This paper deals with the following problem. Given a finite extension of fields $\mathbb{L}/\mathbb{K}$ and denoting the trace map from $\mathbb{L}$ to $\mathbb{K}$ by $\text{Tr}$ , for which elements $z$ in $\mathbb{L}$ , and $a$ , $b$ in $\mathbb{K}$ , is it possible to write $z$ as a product $xy$ , where $x,y\in \mathbb{L}$ with $\text{Tr}(x)=a,\text{Tr}(y)=b$ ? We solve most of these problems for finite fields, with a complete solution when the degree of the extension is at least 5. We also have results for arbitrary fields and extensions of degrees 2, 3 or 4. We then apply our results to the study of perfect nonlinear functions, semifields, irreducible polynomials with prescribed coefficients, and a problem from finite geometry concerning the existence of certain disjoint linear sets.

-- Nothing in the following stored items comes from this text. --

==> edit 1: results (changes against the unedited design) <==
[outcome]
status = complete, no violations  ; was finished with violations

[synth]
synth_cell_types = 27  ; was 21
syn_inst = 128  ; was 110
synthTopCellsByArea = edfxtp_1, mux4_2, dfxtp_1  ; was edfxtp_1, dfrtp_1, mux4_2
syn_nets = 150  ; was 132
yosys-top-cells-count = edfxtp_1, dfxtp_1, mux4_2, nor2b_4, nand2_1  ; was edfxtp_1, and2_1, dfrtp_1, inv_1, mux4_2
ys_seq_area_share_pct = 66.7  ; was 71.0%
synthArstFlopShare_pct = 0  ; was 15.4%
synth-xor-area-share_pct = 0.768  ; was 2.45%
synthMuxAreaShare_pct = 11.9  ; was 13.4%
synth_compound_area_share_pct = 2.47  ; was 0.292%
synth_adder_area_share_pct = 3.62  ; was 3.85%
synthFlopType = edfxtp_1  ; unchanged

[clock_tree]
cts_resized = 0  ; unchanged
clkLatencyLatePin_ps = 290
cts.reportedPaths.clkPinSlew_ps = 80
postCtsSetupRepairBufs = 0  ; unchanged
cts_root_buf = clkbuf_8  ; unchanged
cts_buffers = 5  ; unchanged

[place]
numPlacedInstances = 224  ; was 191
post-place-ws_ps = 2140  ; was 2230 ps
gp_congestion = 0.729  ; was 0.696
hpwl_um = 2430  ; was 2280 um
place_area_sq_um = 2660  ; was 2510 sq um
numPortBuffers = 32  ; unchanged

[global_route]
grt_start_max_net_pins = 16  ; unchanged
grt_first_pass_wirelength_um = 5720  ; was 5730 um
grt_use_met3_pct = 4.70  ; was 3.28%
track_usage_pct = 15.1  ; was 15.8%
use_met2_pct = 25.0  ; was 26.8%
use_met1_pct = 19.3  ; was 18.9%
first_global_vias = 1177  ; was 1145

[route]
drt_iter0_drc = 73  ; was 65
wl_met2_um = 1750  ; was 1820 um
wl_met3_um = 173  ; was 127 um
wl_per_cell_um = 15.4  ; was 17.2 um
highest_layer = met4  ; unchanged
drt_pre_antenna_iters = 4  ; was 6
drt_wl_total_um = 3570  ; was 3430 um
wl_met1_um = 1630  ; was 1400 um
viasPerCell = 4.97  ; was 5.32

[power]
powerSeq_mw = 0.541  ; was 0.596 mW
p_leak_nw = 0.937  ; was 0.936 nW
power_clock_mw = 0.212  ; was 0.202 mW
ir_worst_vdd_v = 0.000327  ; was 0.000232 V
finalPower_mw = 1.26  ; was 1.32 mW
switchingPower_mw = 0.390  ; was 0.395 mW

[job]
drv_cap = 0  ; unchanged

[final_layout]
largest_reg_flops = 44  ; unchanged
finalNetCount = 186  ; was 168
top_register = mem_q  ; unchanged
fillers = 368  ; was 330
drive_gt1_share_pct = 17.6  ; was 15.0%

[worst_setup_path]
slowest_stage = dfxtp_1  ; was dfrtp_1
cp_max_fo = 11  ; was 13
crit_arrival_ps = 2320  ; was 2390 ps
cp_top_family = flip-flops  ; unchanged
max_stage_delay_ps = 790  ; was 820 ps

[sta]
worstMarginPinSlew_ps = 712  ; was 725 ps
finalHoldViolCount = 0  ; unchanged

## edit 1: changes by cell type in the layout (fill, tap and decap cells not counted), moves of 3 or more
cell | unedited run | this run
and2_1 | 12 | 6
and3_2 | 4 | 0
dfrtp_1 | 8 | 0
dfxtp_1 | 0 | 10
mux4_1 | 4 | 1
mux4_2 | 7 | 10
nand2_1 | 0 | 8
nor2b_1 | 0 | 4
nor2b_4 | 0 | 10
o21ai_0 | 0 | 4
## config.mk

```make
export PLATFORM = sky130hd
export DESIGN_NAME = ioctl_pack_loader_flat
export DESIGN_NICKNAME = d
export VERILOG_FILES = /design/src/rtl/ioctl_pack_loader_if.sv /design/src/rtl/ioctl_pack_loader.sv /design/src/flat_wrapper.sv
export SDC_FILE = /design/constraint.sdc
export NUM_CORES = 1
export LEC_CHECK = 0
export BUFFER_PORTS_ARGS = -buffer_cell sky130_fd_sc_hd__buf_2
export CORE_MARGIN = 3
export CORE_UTILIZATION = 60
export DETAILED_ROUTE_END_ITERATION = 16
export HOLD_SLACK_MARGIN = 0.08
export PLACE_DENSITY = 0.89
export SYNTH_ARGS = -nofsm -noshare
export SYNTH_HDL_FRONTEND = slang
export SYNTH_SLANG_ARGS = --single-unit
```

## constraint.sdc

```tcl
create_clock -name clk_sys -period 13 [get_ports clk_sys]
set_clock_uncertainty 0.15 [all_clocks]
set_input_delay 3.25 -clock clk_sys [delete_from_list [all_inputs] [get_ports clk_sys]]
set_output_delay 3.25 -clock clk_sys [all_outputs]
set_load 0.05 [all_outputs]
```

本文处理以下问题。给定域$\mathbb{L}/\mathbb{K}$的有限扩展，并用$\text{Tr}$表示从$\mathbb{L}$到$\mathbb{K}$的轨迹映射，对于$\mathbb{L}$中的$z$和$\mathbb{K}$中的 $a $和$b$中的哪些元素，是否可以将$z$写为乘积$xy$，其中$x， y\in \mathbb{L}$与$\text{Tr}(x)=a,\text{Tr}(y)=b$ ? 我们解决了有限域的大部分问题，当扩展度至少为 5 时，我们得到了完整的解决方案。我们还得到了任意域和 2、3 或 4 度扩展的结果。然后，我们将结果应用于研究完美非线性函数，半场，具有规定系数的不可约多项式，以及有限几何中有关某些不相交线性集存在的问题。